Skye se sentó, se inclinó y le dio un abrazo feroz, hasta doloroso. Él también la envolvió con sus brazos y ella sintió que las mejillas de él estaban húmedas, como las de ella. Entonces se puso de pie y salió corriendo; al salir, sintió que algo le arañaba el pecho; imaginó que, al no ver por tener los ojos cubiertos de lágrimas, debía de haberse raspado contra una de las paredes de la gruta.

Corrió veloz a su casa, los pies golpeaban la arena, y después, hacia la pradera que estaba detrás. Por fin, en la cima del acantilado, se detuvo y se dejó caer al suelo. Desde allí arriba, podía ver todo, pero no podía ver a Nicholas, y así serían las cosas a partir de ahora.

Se tocó el pecho, pero no encontró ningún rasguño de las rocas, sin embargo, le dolía más que cualquier herida.

La tía Sophie era tan vivaz como Vanessa, pero más efusiva: terminaba sus frases con besos y abrazos más que con puntos. Era la criatura más elegante que Skye hubiera visto jamás; siempre se vestía con ropa de Schiaparelli o Poiret. Liberty la miraba con ojos maravillados y hasta Skye, sentada en su habitación del apartamento de Passy —el distrito número dieciséis, cerca del Bois de Boulogne— pasaba el tiempo tratando de disciplinar su pelo para que se pareciera un poco al de su tía: castaño, brillante y con un peinado alto. Pero esa era una transformación mínima en comparación con todo lo que estaba pasando en París.

Liberty fue la primera que cambió. Se olvidó de dar patadas a Skye. Sonreía. Se despertaba por la mañana con ganas de ir al colegio. Antes que quedarse en casa todo el fin de semana, prefería ir a visitar a sus nuevas amigas, y comía helado con ellas mientras caminaban por el Jardin du Ranelagh. Se convirtió en una parisina mundana, elegante, igual que su tía Sophie.

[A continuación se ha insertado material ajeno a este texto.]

### src/rtl/regfile_wb_ctrl.sv
// Owns the register-file write port: ALU results first, then buffered or
// bypassed long-latency results, plus a pending-write scoreboard for decode.
module regfile_wb_ctrl
    import regfile_wb_ctrl_pkg::*;
#(
    parameter int unsigned DEPTH = 2,
    parameter int unsigned DW    = DW_DEFAULT
) (
    input  logic                       clk,
    input  logic                       reset,
    input  logic                       alu_valid,
    input  logic [AW-1:0]              alu_rd,
    input  logic [DW-1:0]              alu_data,
    input  logic                       lsu_valid,
    output logic                       lsu_ready,
    input  logic [AW-1:0]              lsu_rd,
    input  logic [DW-1:0]              lsu_data,
    input  logic                       iss_valid,
    input  logic [AW-1:0]              iss_rd,
    input  logic [AW-1:0]              q_a1,
    input  logic [AW-1:0]              q_a2,
    output logic                       busy1,
    output logic                       busy2,
    output logic                       we3,
    output logic [AW-1:0]              a3,
    output logic [DW-1:0]              wd3,
    output logic [$clog2(DEPTH+1)-1:0] pend
);

    localparam int unsigned EW = AW + DW;

    logic [EW-1:0]   fifo_head;
    logic            fifo_full, fifo_empty;
    logic            push, pop, hs, alu_take;
    wb_src_e         src;

    logic            we3_q, we3_d;
    logic [AW-1:0]   a3_q, a3_d;
    logic [DW-1:0]   wd3_q, wd3_d;
    logic [NREG-1:0] busy_q, busy_d;
    logic [NREG-1:0] set_m, clr_m;

    wb_fifo #(
        .DEPTH (DEPTH),
        .W     (EW)
    ) u_fifo (
        .clk     (clk),
        .rst_i   (reset),
        .push_i  (push),
        .pop_i   (pop),
        .din_i   ({lsu_rd, lsu_data}),
        .dout_o  (fifo_head),
        .count_o (pend),
        .full_o  (fifo_full),
        .empty_o (fifo_empty)
    );

    // Ready depends only on registered occupancy, so a pop never frees a slot early.
    assign lsu_ready = !fifo_full;

    always_comb begin
        alu_take = alu_valid && (alu_rd != REG_ZERO);
        hs       = lsu_valid && lsu_ready;

        src = SRC_NONE;
        if (alu_take) begin
            src = SRC_ALU;
        end else if (!fifo_empty) begin
            src = SRC_FIFO;
        end else if (hs && (lsu_rd != REG_ZERO)) begin
            src = SRC_BYP;
        end

        pop = (src == SRC_FIFO);
        // rd=0 handshakes are accepted but never stored.
        push = hs && (lsu_rd != REG_ZERO) && (src != SRC_BYP);

        we3_d = 1'b0;
        a3_d  = a3_q;
        wd3_d = wd3_q;
        case (src)
            SRC_ALU: begin
                we3_d = 1'b1;
                a3_d  = alu_rd;
                wd3_d = alu_data;
            end
            SRC_FIFO: begin
                we3_d         = 1'b1;
                {a3_d, wd3_d} = fifo_head;
            end
            SRC_BYP: begin
                we3_d = 1'b1;
                a3_d  = lsu_rd;
                wd3_d = lsu_data;
            end
            default: ;
        endcase

        set_m = '0;
        clr_m = '0;
        if (iss_valid && (iss_rd != REG_ZERO)) begin
            set_m[iss_rd] = 1'b1;
        end
        if ((src == SRC_FIFO) || (src == SRC_BYP)) begin
            clr_m[a3_d] = 1'b1;
        end
        busy_d    = (busy_q & ~clr_m) | set_m;
        busy_d[0] = 1'b0;
    end

    always_ff @(posedge clk or posedge reset) begin
        if (reset) begin
            we3_q  <= 1'b0;
            a3_q   <= '0;
            wd3_q  <= '0;
            busy_q <= '0;
        end else begin
            we3_q  <= we3_d;
            a3_q   <= a3_d;
            wd3_q  <= wd3_d;
            busy_q <= busy_d;
        end
    end

    assign we3   = we3_q;
    assign a3    = a3_q;
    assign wd3   = wd3_q;
    assign busy1 = busy_q[q_a1];
    assign busy2 = busy_q[q_a2];

endmodule

### config.mk
export PLATFORM = sky130hd
export DESIGN_NAME = regfile_wb_ctrl
export DESIGN_NICKNAME = d
export VERILOG_FILES = /design/src/rtl/regfile_wb_ctrl_pkg.sv /design/src/rtl/regfile_wb_ctrl_wb_fifo.sv /design/src/rtl/regfile_wb_ctrl.sv
export SDC_FILE = /design/constraint.sdc
export NUM_CORES = 1
export LEC_CHECK = 0
export ABC_AREA = 1
export BUFFER_PORTS_ARGS = -buffer_cell sky130_fd_sc_hd__buf_2
export CAP_MARGIN = 20
export CORE_UTILIZATION = 40
export DETAILED_ROUTE_END_ITERATION = 10
export GPL_TIMING_DRIVEN = 0
export PLACE_DENSITY_LB_ADDON = 0.08
export SLEW_MARGIN = 20
export SYNTH_ARGS = -nofsm -noshare
export SYNTH_HDL_FRONTEND = slang
export SYNTH_SLANG_ARGS = --single-unit
### constraint.sdc
create_clock -name clk -period 5.4 [get_ports clk]
set_input_delay 1.08 -clock clk [delete_from_list [all_inputs] [get_ports clk]]
set_output_delay 1.08 -clock clk [all_outputs]
set_load 0.01 [all_outputs]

Skye contemplaba atónita esa metamorfosis.

El segundo en cambiar fue Nicholas. Skye le escribía casi todos los días. Nunca respondió.

Ella se había equivocado cuando pensó, en la cima del acantilado el último día que lo vio, que no era posible sentir en el pecho un dolor más profundo que el que sentía en ese momento. Ese dolor había sido solo un pinchazo. Lo que sentía ahora, todos los días, cuando buscaba en la correspondencia y no encontraba nada, era una puñalada, profunda y cruel.

Ahora era Skye la que se quedaba en casa, sola.

Y entonces llegó una carta terrible dirigida a ella. La recibió el Día de Todos los Santos, cuando su tía las había llevado a ella y a Liberty en tren a Deauville, con la esperanza de que Skye se animara al estar cerca del mar.

En cuanto Skye puso un pie en la playa, las nubes devoraron el sol. El aire se amontonó en un viento tan salvaje que las olas crecieron como espectros y empezaron a desalojar a los que paseaban por allí, hasta que Skye fue la única que se quedó, mientras su tía y Liberty le insistían para que saliera de allí.

No sabía qué era, pero algo iba mal. La carta que estaba esperándolas en la mesita del recibidor cuando volvieron confirmó su premonición. Una nube, de esas que cubrían el cielo y tragaban aviones, se había llevado a Vanessa Penrose. Ya no iba a volver nunca más.